Essa é a prova de imparcialidade? Primeiro, não significa nada. Segundo, e
concedendo para fins de argumentação que signifique, de imparcialidade em x
processos não se deriva imparcialidade em y processos. Simples.
Além
do mais, veja-se que nos diálogos entre os procuradores, Dallagnol admite a
fragilidade da prova do caso do tríplex. Admite também que a prova é indireta,
citando a mim e a Reinaldo Azevedo:
“Ainda,
como a prova é indireta, ‘juristas’ como Lenio Streck e Reinaldo Azevedo falam
de falta de provas. Creio que isso vai passar só quando eventualmente a página
for virada para a próxima fase, com o eventual recebimento da denúncia, em que
talvez caiba, se entender pertinente no contexto da decisão, abordar esses
pontos.”
Sim,
Deltan. Vou desconsiderar as aspas. Reinaldo já falou – e bem – sobre isso.
Vamos ao ponto. Tenho esse hábito de chamar as coisas pelos seus nomes.
Diferentemente do imaginário Lava Jato, que não sabe diferenciar juiz e parte,
eu sei que não existe linguagem privada. Não adianta tentar criar uma
novilíngua exclusiva da República de Curitiba: os critérios para atribuição de
significado e sentido são externos. Linguagem pública (Wittgenstein). Quando
falta prova… falta prova. E haverá juristas, com aspas ou sem aspas, para dizer
que falta prova.
O
que veio a público com as matérias do Intercept Brasil é nada mais que aquilo
que eu já venho denunciando de há muito, agora trazido às claras. Sob o
pretexto da luta contra a corrupção, trocaram o Direito pela política. Na
espécie, ignoraram as lições mais elementares que qualquer aluno de graduação
aprende em Introdução ao Direito e colocou acima da Constituição, na famosa
pirâmide de Kelsen (que nem era do Kelsen), os procuradores – e nesse plural,
por óbvio, está Sergio Moro; e a culpa não é minha.
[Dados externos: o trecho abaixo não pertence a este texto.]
Context: an optimization exercise on an open-source flow, tuned for small area, a short achievable clock period and few clock cycles per item. The choices shown serve that exercise and are no tape-out recipe.
At most, simulation tests tie the RTL to the original design; equivalence was not proved.
For run 2, only the layout was checked, not whether the RTL still works.

==> flow/design.v, too long to show whole: its modules and the start of the top module <==
// module arr_mult_fa: 10 lines
// module arr_mult_ha: 9 lines
// module arr_multiplier_pipe: 3438 lines
module arr_multiplier_pipe #(
  parameter int INPUT_BIT_SIZE = 32,
  parameter int STAGES         = 4
) (
  input  logic                          Clk,
  input  logic                          Reset,
  input  logic                          InValid,
  output logic                          InReady,
  input  logic [INPUT_BIT_SIZE-1:0]     InA,
  input  logic [INPUT_BIT_SIZE-1:0]     InB,
  input  logic                          Signed,
  output logic                          OutValid,
  input  logic                          OutReady,
  output logic [2*INPUT_BIT_SIZE-1:0]   Out
);
  // ...
==> flow/flow/run.sh <==
#!/bin/bash
# The standard layout, with two changes to how it is made:
#  - the input and output ports get sky130_fd_sc_hd__buf_2 buffers instead of the
#    buffer the resizer picks on its own (a slow delay cell);
#  - the resizer's timing repair aims for SETUP_SLACK_MARGIN ns of setup slack, so it
#    works on the paths that set the achieved period, not only on violations.
# The clock period, SDC and every other setting are the standard flow's.
set -euo pipefail
export SETUP_SLACK_MARGIN=${SETUP_SLACK_MARGIN_OVERRIDE:-18.0}
export BUFFER_PORTS_ARGS="-buffer_cell sky130_fd_sc_hd__buf_2"
bash standard.sh > standard.log 2>&1
==> flow/standard.sh <==
#!/bin/bash
# synth_recipe.tcl (not shown) runs the flow's synth.tcl, then flattens the netlist and writes it again
# the make line also repeats each setting of config.mk as NAME=value (left out here)
make -C /OpenROAD-flow-scripts/flow DESIGN_CONFIG=/design/flow/config.mk WORK_HOME=/design/flow/orfs CLKGATE_MAP_FILE= SYNTH_SCRIPT=/design/flow/synth_recipe.tcl "${@:-finish}"
==> flow/config.mk <==
export PLATFORM = sky130hd
export DESIGN_NAME = arr_multiplier_pipe
export DESIGN_NICKNAME = arr_multiplier_pipe
export VERILOG_FILES = /design/flow/design.v
export SDC_FILE = /design/flow/constraint.sdc
export NUM_CORES = 4
export LEC_CHECK = 0
export ABC_AREA = 1
export CAP_MARGIN = 5
export CORE_MARGIN = 2
export CORE_UTILIZATION = 40
export CTS_CLUSTER_DIAMETER = 100
export CTS_CLUSTER_SIZE = 25
export SLEW_MARGIN = 5
export SYNTH_HIERARCHICAL = 1
export SYNTH_MINIMUM_KEEP_SIZE = 0
==> flow/constraint.sdc <==
create_clock -name core_clock -period 24.0 [get_ports {Clk}]
set_input_delay 4.8000 -clock core_clock [delete_from_list [all_inputs] [get_ports {Clk}]]
set_output_delay 4.8000 -clock core_clock [all_outputs]
set_load 0.01 [all_outputs]
Source: an optimization exercise on an open RTL-to-GDS flow (aim: small area, a short achievable clock period and few clock cycles per item). Production flows keep margins and buffers that such runs may drop. No run shown here included a check of the RTL's function; only the layout flow was run. Power is estimated from default activity; no workload was simulated.

<file path="flow/config.mk">
export PLATFORM = sky130hd
export DESIGN_NAME = header_length_frame_receiver_core
export DESIGN_NICKNAME = header_length_frame_receiver_core
export VERILOG_FILES = /design/flow/design.v
export SDC_FILE = /design/flow/constraint.sdc
export NUM_CORES = 4
export LEC_CHECK = 0
export CAP_MARGIN = 20
export CORE_MARGIN = 2
export CORE_UTILIZATION = 40
export SETUP_SLACK_MARGIN = 2.3
export SLEW_MARGIN = 20
</file>
<file path="flow/constraint.sdc">
create_clock -name core_clock -period 5.0 [get_ports {clock}]
set_input_delay 1.0000 -clock core_clock [delete_from_list [all_inputs] [get_ports {clock}]]
set_output_delay 1.0000 -clock core_clock [all_outputs]
set_load 0.01 [all_outputs]
</file>
<file path="flow/design.v">
package hlfr_pkg;
   localparam int BUF_DEPTH_DEF = 256;
   localparam int OPCODE_W = 2;
   localparam int BYTE_W   = 8;
   localparam int INDEX_W  = 8;
   localparam int COUNT_W  = 9;
   localparam int EVENT_W  = 3;
   localparam logic [OPCODE_W-1:0] OP_BYTE    = 2'd0;
   localparam logic [OPCODE_W-1:0] OP_RELEASE = 2'd1;
   localparam logic [OPCODE_W-1:0] OP_READ    = 2'd2;
   localparam logic [EVENT_W-1:0] EV_STORED    = 3'd0;
   localparam logic [EVENT_W-1:0] EV_DROP_DONE = 3'd1;
   localparam logic [EVENT_W-1:0] EV_BAD_FIRST = 3'd2;
   localparam logic [EVENT_W-1:0] EV_BAD_SECND = 3'd3;
   localparam logic [EVENT_W-1:0] EV_OVERFLOW  = 3'd4;
   localparam logic [EVENT_W-1:0] EV_TOO_LONG  = 3'd5;
   localparam logic [EVENT_W-1:0] EV_COMPLETE  = 3'd6;
   localparam logic [EVENT_W-1:0] EV_OTHER_OP  = 3'd7;
   localparam logic [BYTE_W-1:0]  SYNC_FIRST   = 8'h5A;
   localparam logic [BYTE_W-1:0]  SYNC_SECOND  = 8'hA5;
   localparam logic [COUNT_W-1:0] HEADER_BYTES = 9'd3;
   typedef struct packed {
      logic                 frame_done;
      logic [COUNT_W-1:0]   byte_count;
      logic [EVENT_W-1:0]   event_code;
   } hlfr_status_type;
endpackage
import hlfr_pkg::*;
module hlfr_ctrl (
   input  logic                  clock,
   input  logic                  reset,
   input  logic                  accept,
   input  logic [OPCODE_W-1:0]   opcode,
   input  logic [BYTE_W-1:0]     rx_byte,
   output logic                  wr_en,
   output logic [7:0]            wr_pos,
   output hlfr_pkg::hlfr_status_type status
);
   logic [COUNT_W-1:0] count_ff, count_in;
   logic               done_ff, done_in;
   logic               hdr0_ff, hdr0_in;
   logic               hdr1_ff, hdr1_in;
   logic               hdr2_ff, hdr2_in;
   logic               last_ff, last_in;
   logic [7:0]         rem_ff, rem_in;
   logic [EVENT_W-1:0] event_code;
   logic               is_byte;
   assign is_byte = opcode == OP_BYTE;
   always_comb begin
      count_in   = count_ff;
      done_in    = done_ff;
      hdr0_in    = hdr0_ff;
      hdr1_in    = hdr1_ff;
      hdr2_in    = hdr2_ff;
      last_in    = last_ff;
      rem_in     = rem_ff;
      event_code = EV_OTHER_OP;
      case (opcode)
         OP_BYTE: begin
            if (done_ff) begin
               event_code = EV_DROP_DONE;
            end else if (hdr0_ff) begin
               if (rx_byte == SYNC_FIRST) begin
                  count_in   = 9'd1;
                  hdr0_in    = 1'b0;
                  hdr1_in    = 1'b1;
                  event_code = EV_STORED;
               end else begin
                  event_code = EV_BAD_FIRST;
               end
            end else if (hdr1_ff) begin
               hdr1_in = 1'b0;
               if (rx_byte == SYNC_SECOND) begin
                  count_in   = 9'd2;
                  hdr2_in    = 1'b1;
                  event_code = EV_STORED;
               end else begin
                  count_in   = 9'd0;
                  hdr0_in    = 1'b1;
                  event_code = EV_BAD_SECND;
               end
            end else if (hdr2_ff) begin
               hdr2_in = 1'b0;
               if (rx_byte > 8'd253) begin
                  count_in   = 9'd0;
                  hdr0_in    = 1'b1;
                  event_code = EV_TOO_LONG;
               end else if (rx_byte == 8'd0) begin
                  count_in   = 9'd3;
                  done_in    = 1'b1;
                  event_code = EV_COMPLETE;
               end else begin
                  count_in   = 9'd3;
                  rem_in     = rx_byte - 8'd1;
                  last_in    = rx_byte == 8'd1;
                  event_code = EV_STORED;
               end
            end else begin
               count_in = count_ff + 9'd1;
               if (last_ff) begin
                  done_in    = 1'b1;
                  event_code = EV_COMPLETE;
               end else begin
                  rem_in     = rem_ff - 8'd1;
                  last_in    = rem_ff == 8'd1;
                  event_code = EV_STORED;
               end
            end
         end
         OP_RELEASE: begin
            count_in = '0;
            done_in  = 1'b0;
            hdr0_in  = 1'b1;
            hdr1_in  = 1'b0;
            hdr2_in  = 1'b0;
         end
         default: begin
         end
      endcase
   end
   always_ff @(posedge clock) begin
      if (reset) begin
         count_ff <= '0;
         done_ff  <= 1'b0;
         hdr0_ff  <= 1'b1;
         hdr1_ff  <= 1'b0;
         hdr2_ff  <= 1'b0;
      end else if (accept) begin
         count_ff <= count_in;
         done_ff  <= done_in;
         hdr0_ff  <= hdr0_in;
         hdr1_ff  <= hdr1_in;
         hdr2_ff  <= hdr2_in;
      end
   end
   always_ff @(posedge clock) begin
      if (accept) begin
         rem_ff  <= rem_in;
         last_ff <= last_in;
      end
   end
   assign wr_en             = accept && is_byte && !done_ff;
   assign wr_pos            = count_ff[7:0];
   assign status.frame_done = done_in;
   assign status.byte_count = count_in;
   assign status.event_code = event_code;
endmodule
import hlfr_pkg::*;
module hlfr_store #(
   parameter int GRP = 16,    
   localparam int NG = 256 / GRP,
   localparam int GW = $clog2(GRP)
) (
   input  logic              clock,
   input  logic              wr_en,
   input  logic [7:0]        wr_addr,
   input  logic [BYTE_W-1:0] wr_data,
   input  logic [GW-1:0]     rd_lo,
   output logic [NG-1:0][BYTE_W-1:0] grp_data
);
   logic [BYTE_W-1:0] mem [256];
   assign mem[0] = SYNC_FIRST;
   assign mem[1] = SYNC_SECOND;
   for (genvar i = 2; i < 256; i++) begin : g_row
      always_ff @(posedge clock) begin
         if (wr_en && wr_addr == 8'(i)) begin
            mem[i] <= wr_data;
         end
      end
   end
   function automatic logic [BYTE_W-1:0] sel4(input logic [4*BYTE_W-1:0] d,
                                              input logic [1:0] s);
      case (s)
         2'd0: sel4 = d[BYTE_W-1:0];
         2'd1: sel4 = d[2*BYTE_W-1:BYTE_W];
         2'd2: sel4 = d[3*BYTE_W-1:2*BYTE_W];
         default: sel4 = d[4*BYTE_W-1:3*BYTE_W];
      endcase
   endfunction
   for (genvar g = 0; g < NG; g++) begin : g_grp
      logic [4*BYTE_W-1:0] l1;
      for (genvar j = 0; j < GRP / 4; j++) begin : g_l1
         assign l1[j*BYTE_W +: BYTE_W] = sel4({mem[g * GRP + 4 * j + 3], mem[g * GRP + 4 * j + 2],
                              mem[g * GRP + 4 * j + 1], mem[g * GRP + 4 * j]}, rd_lo[1:0]);
      end
      assign grp_data[g] = sel4(l1, rd_lo[3:2]);
   end
endmodule
import hlfr_pkg::*;
module header_length_frame_receiver_core
#(
   parameter int BUF_DEPTH = BUF_DEPTH_DEF
) (
   input  logic                clock,
   input  logic                reset,
   input  logic                req_valid,
   output logic                req_ready,
   input  logic [OPCODE_W-1:0] req_opcode,
   input  logic [BYTE_W-1:0]   req_rx_byte,
   input  logic [INDEX_W-1:0]  req_read_index,
   output logic                rsp_valid,
   input  logic                rsp_ready,
   output logic                rsp_frame_done,
   output logic [COUNT_W-1:0]  rsp_byte_count,
   output logic [BYTE_W-1:0]   rsp_read_data,
   output logic [EVENT_W-1:0]  rsp_event_code
);
   localparam int GRP = 16;
   localparam int NG  = 256 / GRP;
   localparam int GW  = $clog2(GRP);
   localparam int RW  = 1 + COUNT_W + BYTE_W + EVENT_W;
   logic               accept;
   logic               wr_en;
   logic [7:0]         wr_pos;
   hlfr_pkg::hlfr_status_type status;
   logic [NG-1:0][BYTE_W-1:0] grp_data;
   logic               s1_valid_ff;
   hlfr_pkg::hlfr_status_type s1_stat_ff;
   logic               s1_rd_ff;
   logic [7-GW:0]      s1_hi_ff;
   logic [NG-1:0][BYTE_W-1:0] s1_grp_ff;
   logic [BYTE_W-1:0]  s1_data;
   logic [RW-1:0]      s1_res;
   logic [2:0][RW-1:0] q_ff;
   logic [2:0]         qv_ff;
   logic               ready_ff;
   logic               take;
   logic [2:0]         sh_v;
   logic [2:0][RW-1:0] sh_q;
   logic [2:0]         inflight;
   assign accept    = req_valid && ready_ff;
   assign req_ready = ready_ff;
   hlfr_ctrl u_ctrl (
      .clock  (clock),
      .reset  (reset),
      .accept (accept),
      .opcode (req_opcode),
      .rx_byte(req_rx_byte),
      .wr_en  (wr_en),
      .wr_pos (wr_pos),
      .status (status)
   );
   hlfr_store #(.GRP(GRP)) u_store (
      .clock   (clock),
      .wr_en   (wr_en),
      .wr_addr (wr_pos),
      .wr_data (req_rx_byte),
      .rd_lo   (req_read_index[GW-1:0]),
      .grp_data(grp_data)
   );
   always_ff @(posedge clock) begin
      s1_stat_ff <= status;
      s1_rd_ff   <= req_opcode == OP_READ;
      s1_hi_ff   <= req_read_index[7:GW];
      s1_grp_ff  <= grp_data;
   end
   assign s1_data = s1_rd_ff ? s1_grp_ff[s1_hi_ff] : '0;
   assign s1_res  = {s1_stat_ff.frame_done, s1_stat_ff.byte_count, s1_data,
                     s1_stat_ff.event_code};
   assign take = qv_ff[0] && rsp_ready;
   always_comb begin
      if (take) begin
         sh_v = {1'b0, qv_ff[2:1]};
         sh_q = {q_ff[2], q_ff[2], q_ff[1]};
      end else begin
         sh_v = qv_ff;
         sh_q = q_ff;
      end
   end
   assign inflight = 3'(32'(accept) + 32'(s1_valid_ff) + 32'(qv_ff[0]) + 32'(qv_ff[1]) +
                        32'(qv_ff[2]) - 32'(take));
   always_ff @(posedge clock) begin
      if (reset) begin
         s1_valid_ff <= 1'b0;
         qv_ff       <= '0;
         ready_ff    <= 1'b1;
      end else begin
         s1_valid_ff <= accept;
         qv_ff       <= sh_v | (s1_valid_ff ? ~sh_v & {sh_v[1:0], 1'b1} : 3'b000);
         ready_ff    <= inflight < 3'd3;
      end
   end
   for (genvar i = 0; i < 3; i++) begin : g_q
      always_ff @(posedge clock) begin
         if (sh_v[i]) q_ff[i] <= sh_q[i];
         else q_ff[i] <= s1_res;
      end
   end
   assign rsp_valid = qv_ff[0];
   assign {rsp_frame_done, rsp_byte_count, rsp_read_data, rsp_event_code} = q_ff[0];
endmodule
</file>
<file path="flow/run.sh">
#!/bin/bash
# synth_recipe.tcl (not shown) runs the flow's synth.tcl, then flattens the netlist and writes it again
# the make line also repeats each setting of config.mk as NAME=value (left out here)
make -C /OpenROAD-flow-scripts/flow DESIGN_CONFIG=/design/flow/config.mk WORK_HOME=/design/flow/orfs CLKGATE_MAP_FILE= SYNTH_SCRIPT=/design/flow/synth_recipe.tcl finish
</file>
==> results of run 1 <==
[worst max-delay path, cell delays in order, from the launching register on]
cell	delay (ps)
dfxtp_4	380
buf_12	170
buf_4	200
mux2i_1	690
a22oi_1	300
nand3_1	200
o21ai_2	160
mux2_2	310
[per-stage QoR]
step	instance area [sq um]	total power, W	std cells	utilization (%)	worst slack (ps)
5_1_grt	99900	0.0410	7661	46.1	2280
4_1_cts	99700	0.0402	7658	46.1	2240
6_report	99900	0.0399	7663	46.1	2280
3_5_place_dp	91900	0.0233	7244	42.4	595
3_3_place_gp	91900	0.0233	7244	42.4	635
2_1_floorplan	88100	0.0223	4517	-	2110
[per-layer routing]
layer | share of wire, % | GRT usage, % | wire length [microns]
met1 | 41 | 28.8 | 94500
met2 | 48 | 32.5 | 109000
met3 | 8.3 | 3.89 | 19100
met4 | 2.8 | 6.05 | 6440
met5 | 0 | 0 | 0
[power by group]
| part | switching, W | internal (W) |
|---|---|---|
| combinational | 0.00127 | 0.000663 |
| sequential | 0.0000804 | 0.0209 |
| clock | 0.00713 | 0.00994 |
| total | 0.00848 | 0.0315 |
[cell usage after synthesis (4+ instances only)]
library cell	count	share of area (%)
o211ai_1	5	0.043
a31oi_1	8	0.058
buf_2	74	0.43
nand2_1	206	0.89
buf_1	16	0.069
a31o_2	20	0.20
nand2b_1	5	0.036
mux4_2	432	11
o21ai_0	180	1.0
inv_1	24	0.10
o21ai_1	9	0.052
nand2_2	4	0.029
xor2_1	7	0.071
a21oi_1	86	0.50
a211oi_1	6	0.052
mux2_2	75	0.97
edfxtp_1	2104	73
and3_1	8	0.058
a21o_1	4	0.035
mux2i_1	182	2.1
o22ai_1	20	0.14
nor2_1	390	1.7
a22oi_1	105	0.91
a41oi_1	4	0.040
buf_4	58	0.50
ha_1	11	0.16
nor3_1	13	0.075
dfxtp_1	164	3.8
o32ai_1	29	0.29
xnor2_1	6	0.060
nand3_1	22	0.13
a221o_1	26	0.30
clkbuf_1	137	0.59
and2_1	4	0.029
o31ai_1	7	0.060
nor2b_1	11	0.079
buf_6	5	0.065
[state kept, by name, indices dropped and copies added, names as in the netlist]
signal	cells
s1_valid_ff	1
u_ctrl.hdr2_ff	1
u_ctrl.hdr1_ff	1
q_ff	63
s1_hi_ff	4
u_ctrl.count_ff	9
s1_stat_ff	13
qv_ff	3
s1_grp_ff	128
u_store.mem	2032
u_ctrl.rem_ff	8
u_ctrl.hdr0_ff	1
u_ctrl.last_ff	1
u_ctrl.done_ff	1
ready_ff	1
s1_rd_ff	1
[cell families after synthesis]
kind of cell | Yosys count | synth area share, %
muxes | 690 | 14.3
xor gates and xnor gates | 13 | 0.131
adders and majority gates | 14 | 0.227
buffers and inverters | 316 | 1.76
DFF | 2268 | 76.4
and+or+nand+nor | 685 | 3.20
AOI/OAI and AO/OA | 531 | 3.97
[timing repair]
item	4_1_cts	5_1_grt
pin swaps	3	4
endpoints found under the setup margin	2081	1135
resized for setup	134	44
hold buffers	0	0
setup buffers	10	2
[cell type report]
cell class / instances / area, sq um / area share [%]
Sequential cell: 2268 / 66500 / 66.5
Multi-Input combinational cell: 1933 / 20600 / 20.6
Clock buffer: 272 / 5690 / 5.69
Tap cell: 2854 / 3570 / 3.57
Timing Repair Buffer: 175 / 1780 / 1.79
Clock inverter: 132 / 1690 / 1.69
Inverter: 26 / 106 / 0.106
Antenna cell: 3 / 7.51 / 0.00751
[placed cells by master, fill, tap and decap left out, types with 27 or more instances in the layout]
cell type / instances
a21oi_1: 86
a22oi_1: 105
buf_12: 27
buf_4: 102
bufinv_16: 36
clkbuf_1: 50
clkbuf_16: 217
clkinv_1: 30
clkinv_2: 43
dfxtp_1: 159
edfxtp_1: 2104
mux2_2: 75
mux2i_1: 181
mux4_2: 432
nand2_1: 187
nor2_1: 143
nor2_2: 86
nor2_4: 161
o21ai_0: 180
o32ai_1: 29
[path summary, 6_finish.rpt]
kind | slack (ps) | to | startpoint
setup / recovery | 2280 | q_ff[26] | s1_hi_ff[3]
setup reg to reg | 2280 | q_ff[26] | s1_hi_ff[3]
hold reg to reg | 460 | q_ff[43] | s1_stat_ff[1]
hold / removal | 460 | q_ff[43] | s1_stat_ff[1]
==> run_results.csv, run 1 <==
group,metric,value,unit
place,place_congestion,0.839,
synthesis,ys.flop_type,"edfxtp_1",
cells_and_area,areaGrowthSynthToFinish,14.9,%
floorplanning,fp-row-count,171,
worst_setup_path,path_class,"reg -> reg",
worst_setup_path,cp.required,5590,ps
floorplanning,die_x,470,microns
route,postRouteAntennaNets,0,
power,ir_drop,0.373,mV
floorplanning,initial_core_util,40.2,%
grt,grt_util_all_layers,20.5,%
timing,finalCritPeriodShare,54.4,%
clocking,cts_tree,"done",
synthesis,postSynthCellCount,4517,
route,wl,229000,microns
clocking,clkLatencyLatePin,860,ps
clocking,root_buffer,"clkbuf_16",
route,first_pass_iters,6,
cells_and_area,layout.nets,4657,
synthesis,ys_ff_latch,2268,
cells_and_area,drive_gt1_share,27.2,%
floorplanning,die_area,221000,sq um
clocking,cts_sinks,2268,
floorplanning,dieHeight,470,microns
grt,grt_overflow,0,
floorplanning,core_area,217000,sq um
job,cap_viol_max_count,0,
place,post-dp-hpwl,136000,microns
worst_setup_path,reg2regPathDepth,7,
timing,fin_crit,2720,ps
clocking,clock_path_buffers,3,
route,drc_errors,0,
worst_setup_path,cp_max_fo,10,
route,viasPerCell,5.77,
synthesis,ys_types,67,
timing,worstMarginPinSlew,1050,ps
worst_setup_path,cp-end-kind,"flop",
timing,drv_slew,0,
synthesis,synth_edf_count,2104,
timing,timing.slew.headroom,29.9,%
floorplanning,io_pins,45,
timing,hold_ws,459,ps
clocking,path_clk_slew,60,ps
min_path,holdPathStages,0,
worst_setup_path,crit_arrival,3310,ps
synthesis,yosysWarningCount,4,
min_path,min_path_type,"reg -> reg",
place,io_buffers,44,
synthesis,async_flop_share,0,%
clocking,htree_num_levels,4,
synthesis,syn_avg_cell_area,19.2,sq um
worst_setup_path,startpoint_type,"flop",
status,status,"timing/DRC/antenna clean",
grt,antenna_found_initial,6,
clocking,cts_buffers,217,
timing,skew,39.3,ps
timing,max_freq,368,MHz
timing,setup_viol,0,
timing,rsz0062_at_grt,"yes",
grt,grt_pass1_wl,328000,microns
synthesis,seq_area_frac_synth,76.4,%
synthesis,synth_fp_nets,4553,
route,wire_per_inst,29.9,microns
grt,grt_pass1_vias,44118,
timing,finalSetupTns,0,ps
synthesis,syn_area,86900,sq um
grt,grt_start_max_net_pins,151,
power,cellPowerDensity,400,nW/um^2
timing,hold_viol,0,
route,vias,44230,
route,dr.first_iter.drc_count,5500,
cells_and_area,fillers,18007,
power,leakage,31.4,nW
==> inputs of run 2 (changes only) <==
--- a/flow/config.mk
+++ b/flow/config.mk
@@ -8,5 +8,5 @@
 export CAP_MARGIN = 20
 export CORE_MARGIN = 2
 export CORE_UTILIZATION = 40
-export SETUP_SLACK_MARGIN = 2.3
+export SETUP_SLACK_MARGIN = 2.55
 export SLEW_MARGIN = 20
==> run 2 against run 1 <==
Compared with the run above:
- worst setup slack better by 150 ps
- synthesized cell count unchanged
- hold slack better by 2.1 ps
- critical endpoint is now q_ff[7]
- count of clock-buffer cells in the layout up 29
- wire length up 6.0%
- still clean
- first-iteration DRC count up 7.4%
- area after synthesis unchanged
- critical path depth down 1
- via count up 1.6%
- die area unchanged
- cell count up 0.60%
==> run_results.csv, run 2 <==
group,metric,value,unit
status,status,"timing/DRC/antenna clean",
grt,grt_pass1_vias,44121,
min_path,hp-start,"s1_stat_ff[11]",
synthesis,synth_edf_count,2104,
worst_setup_path,reg2reg_from,"s1_hi_ff[3]",
worst_setup_path,cp-end-kind,"flop",
floorplanning,dieHeight,470,microns
floorplanning,die_area,221000,sq um
synthesis,ys_ff_latch,2268,
power,cellPowerDensity,395,nW/um^2
route,wl,243000,microns
power,p_int,0.0315,W
worst_setup_path,cp_max_fo,18,
clocking,htree_num_levels,4,
route,drc_errors,0,
grt,antenna_found_initial,7,
power,power_switching,0.00867,W
route,first_pass_iters,6,
synthesis,syn_avg_cell_area,19.2,sq um
floorplanning,die_x,470,microns
cells_and_area,layout.nets,4692,
synthesis,synth_common_cells,"edfxtp_1, mux4_2, nor2_1",
worst_setup_path,cp.required,5600,ps
synthesis,syn_area,86900,sq um
place,place_congestion,0.853,
synthesis,postSynthCellCount,4517,
worst_setup_path,path_class,"reg -> reg",
power,p_sw_share,21.6,%
timing,worstMarginPinSlew,1130,ps
route,vias,44950,
timing,hold_viol,0,
clocking,clkLatencyLatePin,870,ps
floorplanning,fp-row-count,171,
grt,grt_overflow,0,
cells_and_area,design_area,102000,sq um
timing,timing.slew.headroom,24.6,%
min_path,holdPathStages,0,
synthesis,async_flop_share,0,%
route,viasPerCell,5.83,
power,pwr-share-clk,42.8,%
place,post-dp-hpwl,143000,microns
timing,fin_crit,2570,ps
power,power_frac_comb,5.0,%
timing,setup_viol,0,
job,cap_viol_max_count,0,
clocking,cts_sinks,2268,
cells_and_area,areaGrowthSynthToFinish,17.0,%
route,postRouteAntennaNets,0,
timing,finalSetupTns,0,ps
cells_and_area,largest_reg_flops,2032,
timing,rsz0062_at_grt,"yes",
clocking,cts_buffers,220,
worst_setup_path,startpoint_type,"flop",
timing,max_freq,390,MHz
clocking,cts_tree,"done",
clocking,path_clk_slew,60,ps
route,wire_per_inst,31.5,microns
cells_and_area,final_cell_mix,"edfxtp_1, mux4_2, nor2_4",
synthesis,ys_types,67,
floorplanning,io_pins,45,
clocking,clock_path_buffers,3,
grt,grt_start_max_net_pins,158,
route,dr.first_iter.drc_count,5908,
synthesis,synth_fp_nets,4553,
power,seqPwrFrac,52.2,%
timing,setup_ws,2430,ps
min_path,min_path_type,"reg -> reg",
power,total_power,0.0401,W
cells_and_area,largestRegisters,"u_store.mem x2032, s1_grp_ff x128, q_ff x63",
place,placed_area,92900,sq um
synthesis,yosysWarningCount,4,
synthesis,synth_area_leaders,"edfxtp_1, mux4_2, dfxtp_1",
synthesis,yosysTopAreaCell,"edfxtp_1",
clocking,root_buffer,"clkbuf_16",
synthesis,ys.flop_type,"edfxtp_1",
place,dp_slack,789,ps
cells_and_area,drive_gt1_share,29.5,%
power,leakage,31.8,nW
cells_and_area,largest-register,"u_store.mem",
worst_setup_path,cp-startpoint,"s1_hi_ff[3]",
synthesis,synth_top_area_share,72.7,%
cells_and_area,final_common_cell,"edfxtp_1",
floorplanning,initial_core_util,40.2,%
power,ir_drop,0.360,mV
grt,grt_pass1_wl,340000,microns
timing,hold_ws,461,ps
synthesis,seq_area_frac_synth,76.4,%
timing,drv_slew,0,
grt,grt_util_all_layers,21.6,%
worst_setup_path,crit_arrival,3160,ps
timing,finalCritPeriodShare,51.3,%
floorplanning,core_area,217000,sq um
place,io_buffers,44,
worst_setup_path,reg2regPathDepth,6,
synthesis,yosysMostFrequentCell,"edfxtp_1",
timing,skew,42.1,ps
run 2: final cells by class:
| cell class | instances | area, sq um |
|---|---|---|
| repair buffers | 206 | 2440 |
| flip-flops and latches | 2268 | 66500 |
| inverters | 26 | 113 |
| clock buffers | 301 | 6110 |
| multi-input cells | 1934 | 21500 |
| clock inverters | 118 | 1460 |
| diodes | 2 | 5.00 |
| well taps | 2854 | 3570 |
| fillers | 17746 | 115000 |
run 2: worst max-delay path, cell delays in order (launching register included):
cell     delay [ps]
dfxtp_4         350
buf_12          200
mux2i_2         540
a22oi_1         250
nand3_1         260
o21ai_1         260
mux2_2          340
run 2: worst paths after layout:
check / slack (ps) / to
worst max-delay path: 2430 / q_ff[7]
worst min-delay path: 460 / q_ff[61]
worst max register to register: 2430 / q_ff[7]
worst min register to register: 460 / q_ff[61]
run 2: logic make-up after synthesis:
kind of cell,Yosys count,share of synthesized area (%)
buffers and inverters,316,1.76
AO/OA/AOI/OAI,531,3.97
multiplexers,690,14.3
flip-flops,2268,76.4
AND/OR/NAND/NOR,685,3.20
adder cells (fa/ha/maj),14,0.227
XOR/XNOR,13,0.131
Quem decidiu incluir a si
próprio nessa posição foi ele ao optar por atuar como parte. Ah, e falando em
Kelsen, parece que ele tinha razão, na sua porção decisionista (8º Capítulo da
TPD): decisão judicial como ato de vontade (de poder).
Atropelaram
garantias, atropelaram a Constituição, atropelaram a lei. E vejam, a crítica
que aqui faço é muito provavelmente a mais fácil que já tive de escrever. Está
tudo ali. Escrito. E o que está escrito importa, por mais que se negue as
evidências. Lembro de um acusado de ter furtado um porco, na minha primeira
comarca. Disse a autoridade policial que ele vinha carregando o porco nas
costas. Indagado sobre o que fazia o porco na sua “cacunda”, o réu respondeu:
“Qual porco? Quem colocou esse bicho nas minhas costas?” Na especificidade, o
réu não se ajudou muito.
Por
último, lembro que Dallagnol e Moro não podem se queixar, uma vez que o
primeiro defende com ardor o pacote das dez medidas, onde consta que notícias
anônimas podem ser usadas para iniciar investigação, porque o que importa é
“levar atos corruptos ao conhecimento do cidadão” (veja-se: eu não concordo com
isso; quem diz isso é Dallagnol). Esse ponto é bem lembrado pelo advogado Gamil
Hireche (aqui). Perfeito. Aqui, no caso, nem há anonimato, pois não?
Já
Moro sempre disse que ninguém está acima da lei e, no programa do Bial,
justificou o vazamento das conversas de Lula com Dilma deste modo: “O problema
ali não era a captação do diálogo e a divulgação do diálogo, era o diálogo em
si, o conteúdo do diálogo, que era uma ação visando burlar a justiça. Este era
o ponto.”. Pois é.
Tudo
muito simples, pois não? E por que, ainda com todos esses elementos, parte da
comunidade jurídica aplaude as ilicitudes? A resposta pode ser esta: Por causa
do tipo de ensino jurídico e do desprezo dessa parcela de pessoas por aquilo
que lhe dá sustento: o Direito. Fossem médicos, fariam passeata contra os
antibióticos e o uso do raio laser nas cirurgias. Motivo: salva muita gente.
O
sintoma: Precisava mesmo de tudo isso, de todo esse tempo para que o estouro
acontecesse? Precisava que viesse o Glenn Greenwald jogar isso na nossa cara
para que acordássemos enquanto comunidade jurídica? Já estava tudo ali. Talvez
não estivesse dito… mas o não dito já existia. A paralipse já tinha ficado
muito clara naquele Power Point do Dallagnol.
Mas
que seja. Que tenhamos coragem de, finalmente, encarar as coisas como elas são
e chama-las pelos nomes que elas têm.
Odeio
dizer que eu avisei, mas… eu avisei. Não sei qual será o resultado de tudo
isso, mas uma coisa é certa: o Direito nunca mais será o mesmo em Pindorama.